Characterization of Non-Trivial Neighborhood Fold Constraints from Protein Sequences using Generalized Topohydrophobicity.

Prediction of key features of protein structures, such as secondary structure, solvent accessibility and number of contacts between residues, provides useful structural constraints for comparative modeling, fold recognition, ab-initio fold prediction and detection of remote relationships. In this study, we aim at characterizing the number of non-trivial close neighbors, or long-range contacts of a residue, as a function of its "topohydrophobic" index deduced from multiple sequence alignments and of the secondary structure in which it is embedded. The "topohydrophobic" index is calculated using a two-class distribution of amino acids, based on their mean atom depths.

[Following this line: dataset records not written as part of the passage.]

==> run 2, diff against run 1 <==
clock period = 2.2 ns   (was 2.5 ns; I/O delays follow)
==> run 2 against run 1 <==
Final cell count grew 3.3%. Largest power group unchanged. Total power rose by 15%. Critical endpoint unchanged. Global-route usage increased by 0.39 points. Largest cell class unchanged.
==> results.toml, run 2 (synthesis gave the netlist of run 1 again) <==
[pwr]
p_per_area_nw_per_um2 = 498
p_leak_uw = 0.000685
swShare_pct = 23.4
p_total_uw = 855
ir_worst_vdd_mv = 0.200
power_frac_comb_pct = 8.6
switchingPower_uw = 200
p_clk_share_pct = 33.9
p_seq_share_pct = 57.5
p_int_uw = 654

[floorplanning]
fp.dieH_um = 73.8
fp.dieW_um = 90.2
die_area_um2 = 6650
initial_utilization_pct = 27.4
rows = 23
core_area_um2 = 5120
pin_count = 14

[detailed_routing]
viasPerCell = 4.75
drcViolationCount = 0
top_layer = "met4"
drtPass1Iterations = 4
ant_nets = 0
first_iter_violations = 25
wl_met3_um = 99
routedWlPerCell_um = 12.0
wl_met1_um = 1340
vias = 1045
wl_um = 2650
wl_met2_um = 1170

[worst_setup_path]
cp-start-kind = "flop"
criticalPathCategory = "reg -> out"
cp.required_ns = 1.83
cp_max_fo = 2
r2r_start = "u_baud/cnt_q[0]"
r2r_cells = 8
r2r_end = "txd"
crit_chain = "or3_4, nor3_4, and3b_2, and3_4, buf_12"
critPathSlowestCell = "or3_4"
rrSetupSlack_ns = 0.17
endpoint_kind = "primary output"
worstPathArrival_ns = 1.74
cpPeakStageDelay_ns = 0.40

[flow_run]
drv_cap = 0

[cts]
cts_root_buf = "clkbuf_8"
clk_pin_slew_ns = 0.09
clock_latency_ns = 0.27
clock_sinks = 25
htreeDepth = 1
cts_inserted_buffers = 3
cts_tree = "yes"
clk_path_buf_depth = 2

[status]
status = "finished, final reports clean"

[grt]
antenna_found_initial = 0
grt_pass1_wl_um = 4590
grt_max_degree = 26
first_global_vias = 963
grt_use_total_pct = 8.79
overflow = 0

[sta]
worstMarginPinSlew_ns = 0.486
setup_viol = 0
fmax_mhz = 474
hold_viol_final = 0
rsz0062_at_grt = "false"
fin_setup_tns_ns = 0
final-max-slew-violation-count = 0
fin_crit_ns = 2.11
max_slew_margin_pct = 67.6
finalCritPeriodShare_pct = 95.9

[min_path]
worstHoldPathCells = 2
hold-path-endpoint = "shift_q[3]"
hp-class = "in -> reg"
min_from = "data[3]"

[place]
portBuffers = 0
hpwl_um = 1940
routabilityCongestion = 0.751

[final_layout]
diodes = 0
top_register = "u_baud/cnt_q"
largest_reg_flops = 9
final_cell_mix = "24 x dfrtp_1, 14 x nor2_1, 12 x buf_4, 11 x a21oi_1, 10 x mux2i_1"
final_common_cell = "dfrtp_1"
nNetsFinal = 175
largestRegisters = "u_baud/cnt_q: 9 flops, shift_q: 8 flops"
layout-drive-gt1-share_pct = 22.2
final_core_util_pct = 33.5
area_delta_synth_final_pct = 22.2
$ cat config.mk
export PLATFORM = sky130hd
export DESIGN_NAME = cg_fire_sequencer
export DESIGN_NICKNAME = d
export VERILOG_FILES = /design/src/rtl/cg_fire_sequencer.sv
export SDC_FILE = /design/constraint.sdc
export NUM_CORES = 1
export LEC_CHECK = 0
export BUFFER_PORTS_ARGS = -buffer_cell sky130_fd_sc_hd__buf_2
export CAP_MARGIN = 20
export CORE_MARGIN = 4
export CORE_UTILIZATION = 54
export CTS_CLUSTER_SIZE = 40
export DETAILED_ROUTE_END_ITERATION = 10
export GPL_TIMING_DRIVEN = 0
export HOLD_SLACK_MARGIN = 0.06
export PLACE_DENSITY = 0.77
export SYNTH_ARGS = -nofsm -noshare
export SYNTH_HDL_FRONTEND = slang
export SYNTH_SLANG_ARGS = --single-unit
$ cat constraint.sdc
create_clock -name I_clk -period 1.9 [get_ports I_clk]
set_input_delay 0.38 -clock I_clk [delete_from_list [all_inputs] [get_ports I_clk]]
set_output_delay 0.38 -clock I_clk [all_outputs]
set_load 0.01 [all_outputs]
--- src/rtl/mirror_display_pkg.sv ---
// Shared constants for the mirror display sequencer.
// Holds the default geometry (channel word width, channel count, dwell time)
// and the fixed meaning of the first four channel slots as wired from the
// vehicle-data registers.
package mirror_display_pkg;

    localparam int DEF_WIDTH        = 8;
    localparam int DEF_CHANNELS     = 4;
    localparam int DEF_DWELL_CYCLES = 50_000_000;

    // Channel slot assignment of the vehicle-data words
    localparam int CH_TEMP      = 0;
    localparam int CH_AVG_MPG   = 1;
    localparam int CH_INST_MPG  = 2;
    localparam int CH_MILES_REM = 3;

endpackage

--- src/rtl/mds_next_chan.sv ---
// Rotate-priority search for the next enabled display channel.
// Scans sel+1, sel+2, ... (wrapping modulo CHANNELS) and returns the first
// enabled index. When no other channel is enabled the current index is
// returned unchanged.
// Ports:
//   sel      - currently displayed channel index
//   chan_en  - per-channel enable mask
//   next_idx - first enabled channel after sel in rotation order, else sel
//   any_en   - at least one channel is enabled
module mds_next_chan #(
    parameter int CHANNELS = 4,
    parameter int SEL_W    = 2
) (
    input  logic [SEL_W-1:0]    sel,
    input  logic [CHANNELS-1:0] chan_en,
    output logic [SEL_W-1:0]    next_idx,
    output logic                any_en
);

    always_comb begin
        int  j;
        logic found;
        next_idx = sel;
        found    = 1'b0;
        j        = 0;
        // k starts at 1 so sel itself is never chosen by the scan; it only
        // survives through the default above.
        for (int k = 1; k < CHANNELS; k++) begin
            j = int'(sel) + k;
            if (j >= CHANNELS) begin
                j = j - CHANNELS;
            end
            if (!found && chan_en[j]) begin
                next_idx = SEL_W'(j);
                found    = 1'b1;
            end
        end
        any_en = |chan_en;
    end

endmodule

--- src/rtl/mirror_display_sequencer.sv ---
// Mirror display channel sequencer.
// Selects one of CHANNELS vehicle-data words for the mirror display and
// registers it. The shown channel advances on a debounced button press or,
// in auto mode, when the dwell timer expires. Disabled channels are skipped
// and a channel disabled while shown is left on the next cycle. Freeze holds
// display, selection and timer; presses seen during freeze are dropped.
// Ports:
//   clk, rst_n    - clock, synchronous active-low reset
//   data_in       - packed channel words, channel i at [i*WIDTH +: WIDTH]
//   chan_en       - per-channel enable mask
//   mode_auto     - 1 = timer rotation, 0 = manual only
//   next_btn      - debounced advance button (level)
//   freeze        - hold everything
//   display       - registered word of the selected channel
//   sel           - index of the displayed channel
//   display_valid - displayed channel is enabled
//   sel_changed   - one-cycle pulse when sel takes a new value
module mirror_display_sequencer
    import mirror_display_pkg::*;
#(
    parameter  int WIDTH        = DEF_WIDTH,
    parameter  int CHANNELS     = DEF_CHANNELS,
    parameter  int DWELL_CYCLES = DEF_DWELL_CYCLES,
    localparam int SEL_W        = $clog2(CHANNELS)
) (
    input  logic                      clk,
    input  logic                      rst_n,
    input  logic [CHANNELS*WIDTH-1:0] data_in,
    input  logic [CHANNELS-1:0]       chan_en,
    input  logic                      mode_auto,
    input  logic                      next_btn,
    input  logic                      freeze,
    output logic [WIDTH-1:0]          display,
    output logic [SEL_W-1:0]          sel,
    output logic                      display_valid,
    output logic                      sel_changed
);

    localparam int              DW_W       = $clog2(DWELL_CYCLES);
    localparam logic [DW_W-1:0] DWELL_LAST = DW_W'(DWELL_CYCLES - 1);

    logic [SEL_W-1:0] next_idx;
    logic [SEL_W-1:0] sel_nxt;
    logic             any_en;
    logic [DW_W-1:0]  dwell_q;
    logic [DW_W-1:0]  dwell_nxt;
    logic             btn_q;
    logic             mode_q;
    logic             press;
    logic             expire;
    logic             advance;
    logic [WIDTH-1:0] word_nxt;
    logic             valid_nxt;

    mds_next_chan #(
        .CHANNELS (CHANNELS),
        .SEL_W    (SEL_W)
    ) u_next_chan (
        .sel      (sel),
        .chan_en  (chan_en),
        .next_idx (next_idx),
        .any_en   (any_en)
    );

    always_comb begin
        press   = next_btn & ~btn_q;
        expire  = mode_auto && (dwell_q == DWELL_LAST);
        // Press, expiry and forced skip all collapse into one advance.
        advance = !freeze && (press || expire || !chan_en[sel]);
        sel_nxt = advance ? next_idx : sel;

        dwell_nxt = dwell_q;
        if (!freeze) begin
            if (advance || !mode_auto || (mode_auto != mode_q)) begin
                dwell_nxt = '0;
            end else begin
                // Cannot pass DWELL_LAST: reaching it in auto mode advances.
                dwell_nxt = dwell_q + 1'b1;
            end
        end

        // Look up the word of the sel value being registered this cycle so
        // display and sel always refer to the same channel.
        word_nxt  = data_in[sel_nxt*WIDTH +: WIDTH];
        valid_nxt = any_en && chan_en[sel_nxt];
    end

    always_ff @(posedge clk) begin
        if (!rst_n) begin
            sel           <= '0;
            display       <= '0;
            display_valid <= 1'b0;
            sel_changed   <= 1'b0;
            dwell_q       <= '0;
            btn_q         <= 1'b0;
            // Track the mode through reset so release does not look like a
            // mode change and shorten or stretch the first dwell.
            mode_q        <= mode_auto;
        end else begin
            btn_q   <= next_btn;
            mode_q  <= mode_auto;
            dwell_q <= dwell_nxt;
            if (!freeze) begin
                sel           <= sel_nxt;
                display       <= word_nxt;
                display_valid <= valid_nxt;
                sel_changed   <= (sel_nxt != sel);
            end else begin
                sel_changed   <= 1'b0;
            end
        end
    end

endmodule
<file path="src/rtl/vscale_dmem_bridge_pkg.sv">
// Shared platform constants for the data-memory bridge: memory size codes and
// the bridge FSM state encoding.
package vscale_dmem_bridge_pkg;

    localparam int MEM_TYPE_WIDTH = 3;

    localparam logic [MEM_TYPE_WIDTH-1:0] MEM_SIZE_B = 3'd0;
    localparam logic [MEM_TYPE_WIDTH-1:0] MEM_SIZE_H = 3'd1;
    localparam logic [MEM_TYPE_WIDTH-1:0] MEM_SIZE_W = 3'd2;

    typedef enum logic [1:0] {
        ST_IDLE = 2'd0,
        ST_REQ  = 2'd1,
        ST_RESP = 2'd2,
        ST_BAD  = 2'd3
    } dmem_state_t;

endpackage

</file>
<file path="src/rtl/vscale_dmem_bridge_if.sv">
// Single-outstanding request/response bus between the data bridge and memory.
// Handshake: a request transfers on a cycle with req_valid && req_ready; once
// raised, req_valid and all req_* fields hold until that cycle. A response
// transfers on any cycle with resp_valid (no back-pressure on responses).
interface vscale_dmem_bridge_if #(
    parameter int XPR_LEN = 32
);
    logic               req_valid;
    logic               req_ready;
    logic               req_wr;
    logic [XPR_LEN-1:0] req_addr;
    logic [XPR_LEN-1:0] req_wdata;
    logic [3:0]         req_wstrb;
    logic               resp_valid;
    logic [XPR_LEN-1:0] resp_rdata;
    logic               resp_err;

    modport master (
        output req_valid, req_wr, req_addr, req_wdata, req_wstrb,
        input  req_ready, resp_valid, resp_rdata, resp_err
    );

    modport slave (
        input  req_valid, req_wr, req_addr, req_wdata, req_wstrb,
        output req_ready, resp_valid, resp_rdata, resp_err
    );
endinterface

</file>
<file path="src/rtl/vscale_dmem_align.sv">
// Byte-lane strobe and alignment check for a single memory access; purely
// combinational so the fetch-side bridge can reuse it.
module vscale_dmem_align
    import vscale_dmem_bridge_pkg::*;
(
    input  logic [1:0]                addr,
    input  logic [MEM_TYPE_WIDTH-1:0] size,
    input  logic                      wen,
    output logic [3:0]                wstrb,
    output logic                      illegal
);

    always_comb begin
        wstrb   = 4'b0000;
        illegal = 1'b0;
        case (size)
            MEM_SIZE_B: begin
                if (wen) wstrb = 4'b0001 << addr;
            end
            MEM_SIZE_H: begin
                illegal = addr[0];
                if (wen) wstrb = 4'b0011 << {addr[1], 1'b0};
            end
            MEM_SIZE_W: begin
                illegal = |addr;
                if (wen) wstrb = 4'b1111;
            end
            default: illegal = 1'b1;
        endcase
    end

endmodule

</file>
<file path="src/rtl/vscale_dmem_bridge.sv">
// Converts the pipeline's two-phase data-memory port into single-outstanding
// valid/ready bus transactions, stalling the pipeline until the response.
module vscale_dmem_bridge
    import vscale_dmem_bridge_pkg::*;
#(
    parameter int XPR_LEN = 32
) (
    input  logic                      clk,
    input  logic                      reset_n,
    input  logic                      dmem_en,
    input  logic                      dmem_wen,
    input  logic [MEM_TYPE_WIDTH-1:0] dmem_size,
    input  logic [XPR_LEN-1:0]        dmem_addr,
    input  logic [XPR_LEN-1:0]        dmem_wdata_delayed,
    output logic [XPR_LEN-1:0]        dmem_rdata,
    output logic                      dmem_wait,
    output logic                      dmem_badmem_e,
    vscale_dmem_bridge_if.master      bus,
    output dmem_state_t               dbg_state
);

    dmem_state_t          state_q, state_d;
    logic                 wen_q;
    logic [XPR_LEN-1:2]   addr_q;
    logic [3:0]           wstrb_q;
    logic [3:0]           align_wstrb;
    logic                 align_illegal;
    logic                 completing;
    logic                 capture;

    // Strobes are derived at capture time and registered, which is identical
    // to decoding them from the registered addr/size.
    vscale_dmem_align u_align (
        .addr    (dmem_addr[1:0]),
        .size    (dmem_size),
        .wen     (dmem_wen),
        .wstrb   (align_wstrb),
        .illegal (align_illegal)
    );

    always_ff @(posedge clk) begin
        if (!reset_n) begin
            state_q <= ST_IDLE;
            wen_q   <= 1'b0;
            addr_q  <= '0;
            wstrb_q <= 4'b0000;
        end else begin
            state_q <= state_d;
            if (capture) begin
                wen_q   <= dmem_wen;
                addr_q  <= dmem_addr[XPR_LEN-1:2];
                wstrb_q <= align_wstrb;
            end
        end
    end

    always_comb begin
        state_d       = state_q;
        dmem_wait     = 1'b0;
        dmem_rdata    = '0;
        dmem_badmem_e = 1'b0;
        completing    = 1'b0;
        capture       = 1'b0;
        case (state_q)
            ST_IDLE: completing = 1'b1;
            ST_REQ: begin
                dmem_wait = 1'b1;
                if (bus.req_ready) state_d = ST_RESP;
            end
            ST_RESP: begin
                dmem_wait = !bus.resp_valid;
                if (bus.resp_valid) begin
                    completing    = 1'b1;
                    dmem_rdata    = bus.resp_rdata;
                    dmem_badmem_e = bus.resp_err;
                    state_d       = ST_IDLE;
                end
            end
            ST_BAD: begin
                completing    = 1'b1;
                dmem_badmem_e = 1'b1;
                state_d       = ST_IDLE;
            end
            default: state_d = ST_IDLE;
        endcase
        // A new address phase overlaps the completing data phase: no bubble.
        if (completing && dmem_en) begin
            capture = 1'b1;
            state_d = align_illegal ? ST_BAD : ST_REQ;
        end
    end

    assign bus.req_valid = (state_q == ST_REQ);
    assign bus.req_wr    = wen_q;
    assign bus.req_addr  = {addr_q, 2'b00};
    assign bus.req_wdata = dmem_wdata_delayed;
    assign bus.req_wstrb = wstrb_q;
    assign dbg_state     = state_q;

endmodule

</file>
<file path="src/flat_wrapper.sv">
// flat-port wrapper written by rule: the top's interface ports become plain ports
module vscale_dmem_bridge_flat import vscale_dmem_bridge_pkg::*;
#(
    parameter int XPR_LEN = 32
)
  (clk, reset_n, dmem_en, dmem_wen, dmem_size, dmem_addr, dmem_wdata_delayed, dmem_rdata, dmem_wait, dmem_badmem_e, dbg_state, bus_req_valid, bus_req_wr, bus_req_addr, bus_req_wdata, bus_req_wstrb, bus_req_ready, bus_resp_valid, bus_resp_rdata, bus_resp_err);
  vscale_dmem_bridge_if #(.XPR_LEN(XPR_LEN)) bus_i ();
  input  logic clk;
  input  logic reset_n;
  input  logic dmem_en;
  input  logic dmem_wen;
  input  logic [MEM_TYPE_WIDTH-1:0] dmem_size;
  input  logic [XPR_LEN-1:0] dmem_addr;
  input  logic [XPR_LEN-1:0] dmem_wdata_delayed;
  output logic [XPR_LEN-1:0] dmem_rdata;
  output logic dmem_wait;
  output logic dmem_badmem_e;
  output dmem_state_t dbg_state;
  output wire logic [$bits(bus_i.req_valid)-1:0] bus_req_valid;
  output wire logic [$bits(bus_i.req_wr)-1:0] bus_req_wr;
  output wire logic [$bits(bus_i.req_addr)-1:0] bus_req_addr;
  output wire logic [$bits(bus_i.req_wdata)-1:0] bus_req_wdata;
  output wire logic [$bits(bus_i.req_wstrb)-1:0] bus_req_wstrb;
  input wire logic [$bits(bus_i.req_ready)-1:0] bus_req_ready;
  input wire logic [$bits(bus_i.resp_valid)-1:0] bus_resp_valid;
  input wire logic [$bits(bus_i.resp_rdata)-1:0] bus_resp_rdata;
  input wire logic [$bits(bus_i.resp_err)-1:0] bus_resp_err;
  assign bus_req_valid = bus_i.req_valid;
  assign bus_req_wr = bus_i.req_wr;
  assign bus_req_addr = bus_i.req_addr;
  assign bus_req_wdata = bus_i.req_wdata;
  assign bus_req_wstrb = bus_i.req_wstrb;
  assign bus_i.req_ready = bus_req_ready;
  assign bus_i.resp_valid = bus_resp_valid;
  assign bus_i.resp_rdata = bus_resp_rdata;
  assign bus_i.resp_err = bus_resp_err;
  vscale_dmem_bridge #(.XPR_LEN(XPR_LEN)) u_core (.clk(clk), .reset_n(reset_n), .dmem_en(dmem_en), .dmem_wen(dmem_wen), .dmem_size(dmem_size), .dmem_addr(dmem_addr), .dmem_wdata_delayed(dmem_wdata_delayed), .dmem_rdata(dmem_rdata), .dmem_wait(dmem_wait), .dmem_badmem_e(dmem_badmem_e), .bus(bus_i), .dbg_state(dbg_state));
endmodule
</file>
<file path="config.mk">
export PLATFORM = sky130hd
export DESIGN_NAME = vscale_dmem_bridge_flat
export DESIGN_NICKNAME = d
export VERILOG_FILES = /design/src/rtl/vscale_dmem_bridge_pkg.sv /design/src/rtl/vscale_dmem_bridge_if.sv /design/src/rtl/vscale_dmem_align.sv /design/src/rtl/vscale_dmem_bridge.sv /design/src/flat_wrapper.sv
export SDC_FILE = /design/constraint.sdc
export NUM_CORES = 1
export LEC_CHECK = 0
export BUFFER_PORTS_ARGS = -buffer_cell sky130_fd_sc_hd__buf_2
export CORE_AREA = 2 2 83 85
export CTS_CLUSTER_SIZE = 28
export DETAILED_ROUTE_END_ITERATION = 7
export DIE_AREA = 0 0 85 87
export PLACE_DENSITY = 0.78
export SYNTH_ARGS = -nofsm -noshare
export SYNTH_HDL_FRONTEND = slang
export SYNTH_HIERARCHICAL = 1
export SYNTH_SLANG_ARGS = --single-unit
</file>
<file path="constraint.sdc">
create_clock -name clk -period 1.7 [get_ports clk]
set_input_delay 0.17 -clock clk [delete_from_list [all_inputs] [get_ports clk]]
set_output_delay 0.17 -clock clk [all_outputs]
set_load 0.1 [all_outputs]
</file>
==> impl_metrics.json <==
{
  "drv_cap": 0,
  "place_area_um2": 3340,
  "vias_per_cell": 5.09,
  "area_growth_pct": 56.1,
  "setup_tns_ps": 0,
  "rows": 30,
  "cts.clk_slew.worst_paths_ps": 80,
  "fin_crit_sh_pct": 96.8,
  "vias": 2323,
  "outcome": "finished clean",
  "fin_area_um2": 3450,
  "max-clock-path-buffers": 2,
  "fin_worst_skew_ps": 6.49,
  "drive_above_1_share_pct": 53.7,
  "rrSetupSlack_ps": 160,
  "start_util_pct": 33.6,
  "grt_pass1_wl_mm": 10.2,
  "syn_avg_cell_area_um2": 8.00,
  "root_buffer": "clkbuf_8",
  "dr.pass1.iters": 4,
  "core_um2": 6570,
  "mostFrequentLayoutCells": "buf_2 (111), buf_12 (37), o21ai_0 (37)",
  "p_leak_nw": 1.61,
  "grt_pass1_vias": 2168,
  "ys_seq_elements": 37,
  "cp_data_arrival_time_ps": 1480,
  "synth.distinct_cells": 30,
  "worstReg2RegStart": "u_core/dbg_state[1]",
  "wire_per_inst_um": 15.0,
  "wl_mm": 6.83,
  "cpMaxStageDelayCell": "dfxtp_4",
  "io_pins": 212,
  "cpMostUsedCell": "buf_12",
  "setup_violations": 0,
  "clkSinkCount": 37,
  "synth.cell_area_um2": 2210,
  "hold_path_depth": 3,
  "h-tree-depth": 2,
  "fin_hold_ws_ps": 131,
  "post-dp-hpwl_mm": 5.08,
  "cp-end-kind": "output pin",
  "die_w_um": 85,
  "min_path_type": "input pin to register",
  "ant_nets": 0,
  "antenna_cells": 0,
  "io_buffers": 145,
  "drt_iter0_drc": 98,
  "peakVddDrop_v": 0.00135,
  "critPathRequiredTime_ps": 1530,
  "r2r-end": "u_core/addr_q[16]",
  "cp_cell_sequence": "inv_2 > ha_4 > buf_12 > and3_2 > buf_12",
  "critPathKind": "register to output pin",
  "numCtsBuffers": 5,
  "fp.dieArea_um2": 7400,
  "r2r_cells": 6,
  "fin_nets": 486,
  "antenna_found_initial": 0,
  "final_common_cell": "buf_2",
  "final.min_clock_period_ps": 1650,
  "grt_overflow": 0,
  "ys_seq_area_share_pct": 33.5,
  "hp-start": "dmem_addr[28]",
  "globalplace.congestion": 0.780,
  "p_total_mw": 6.51,
  "ctsHoldBuffers": 0,
  "whs_endpoint": "u_core/addr_q[28]",
  "powerDensity_nw_per_um2": 1890,
  "nFillCells": 616,
  "slew_headroom_pct": 63.4,
  "max_clock_freq_ghz": 0.607,
  "drc": 0,
  "drv_slew": 0,
  "cp_max_fo": 33,
  "slowest_delay_ps": 370,
  "critPathLaunchType": "register",
  "synth_warnings": 6,
  "synthCells": 276,
  "postCtsSetupBuffers": 0,
  "cts_resized": 0,
  "grt_max_degree": 38,
  "dieHeight_um": 87,
  "clkLatencyLatePin_ps": 280,
  "worst_slew_pin_slew_ps": 549,
  "hold_viol_final": 0,
  "tritoncts": "built",
  "grtUsageTotal_pct": 17.1,
  "rsz0062_at_grt": "yes"
}
==> kinds of logic after synthesis <==
logic type               synth area share (%)
AO/OA/AOI/OAI                            24.6
buffers and inverters                    18.9
other                                   0.170
adder cells (fa/ha/maj)                  2.27
flip-flops                               33.5
AND/OR/NAND/NOR                          20.5
==> critical path: cells and delay by family, from the launching register on <==
family	cells	cell delay [ps]
adder cells (fa/ha/maj)	1	170
buffers and inverters	3	420
flip-flops	1	370
AND/OR/NAND/NOR	1	230
==> synthesized netlist by cell type, drive strengths merged <==
library cell	count	area, um2
a21boi	36	270
a21o	1	7.51
a21oi	7	38.8
a31o	1	8.76
a31oi	1	6.26
and3	32	200
buf	49	355
clkbuf	12	46.3
conb	1	3.75
dfxtp	37	741
ha	4	50.1
inv	4	15.0
nand2	2	7.51
nand2b	2	12.5
nand3	35	175
nand3b	1	7.51
nor2	4	15.0
nor2b	3	18.8
nor3	2	10.0
o21ai	38	190
o21bai	1	7.51
o31ai	2	15.0
or3	1	6.26
==> state kept, by name (all words and copies together), names as in the netlist <==
| signal | count |
|---|---|
| u_core/addr_q | 30 |
| u_core/bus.req_wr | 1 |
| u_core/bus.req_wstrb | 4 |
| u_core/dbg_state | 2 |
==> through the flow <==
stage / utilization, % / worst slack [ps] / cells
after floorplan: - / -76.0 / 277
after global placement: 50.8 / 240 / 449
after detailed placement: 50.8 / 163 / 449
after CTS: 52.2 / 36.9 / 456
after global routing: 52.5 / -13.9 / 456
final: 52.5 / 53.6 / 456
==> worst max path at each step <==
stage | cells after the start | startpoint | slack, ps | to
after global routing | 6 | u_core/dbg_state[0] | -10 | dmem_wait
after floorplan | 4 | u_core/dbg_state[1] | -80 | dmem_badmem_e
final | 5 | u_core/dbg_state[0] | 50 | dmem_rdata[22]
after global placement | 6 | u_core/dbg_state[0] | 240 | u_core/dbg_state[1]
after detailed placement | 6 | u_core/dbg_state[1] | 160 | u_core/addr_q[15]
after CTS | 5 | u_core/dbg_state[0] | 40 | dmem_rdata[28]
==> layout make-up <==
type / count / area, um2 / share of cell area, %
flip-flops and latches: 37 / 748 / 21.7
multi-input cells: 175 / 1160 / 33.7
inverters: 4 / 15.0 / 0.435
clock buffers: 6 / 82.6 / 2.39
well taps: 80 / 100 / 2.90
repair buffers: 153 / 1330 / 38.7
clock inverters: 1 / 6.26 / 0.181
==> per-layer routing <==
metal	wire, um	global-route usage, %
met5	0	0
met3	452	4.64
met1	2740	20.1
met4	120	5.77
met2	3520	30.0
==> where the power goes <==
part | total (mW) | switching [mW] | internal [mW]
clock | 0.626 | 0.304 | 0.322
sequential | 1.22 | 0.125 | 1.10
combinational | 4.66 | 3.50 | 1.16
total | 6.51 | 3.93 | 2.58
Power figures use the tool's default switching activity.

From a large set of structural alignments processed from the FSSP database, we selected 1485 structural sub-families including at least 8 members, with accurate alignments and limited redundancy. We show that residues within helices, even when deeply buried, have few non-trivial neighbors (0-2), whereas beta-strand residues clearly exhibit a multimodal behavior, dominated by the local geometry of the tetrahedron (3 non-trivial close neighbors associated with one tetrahedron; 6 with two tetrahedra). This observed behavior allows the distinction, from sequence profiles, between edge and central beta-strands within beta-sheets. Useful topological constraints on the immediate neighborhood of an amino acid, but also on its correlated solvent accessibility, can thus be derived using this approach, from the simple knowledge of multiple sequence alignments.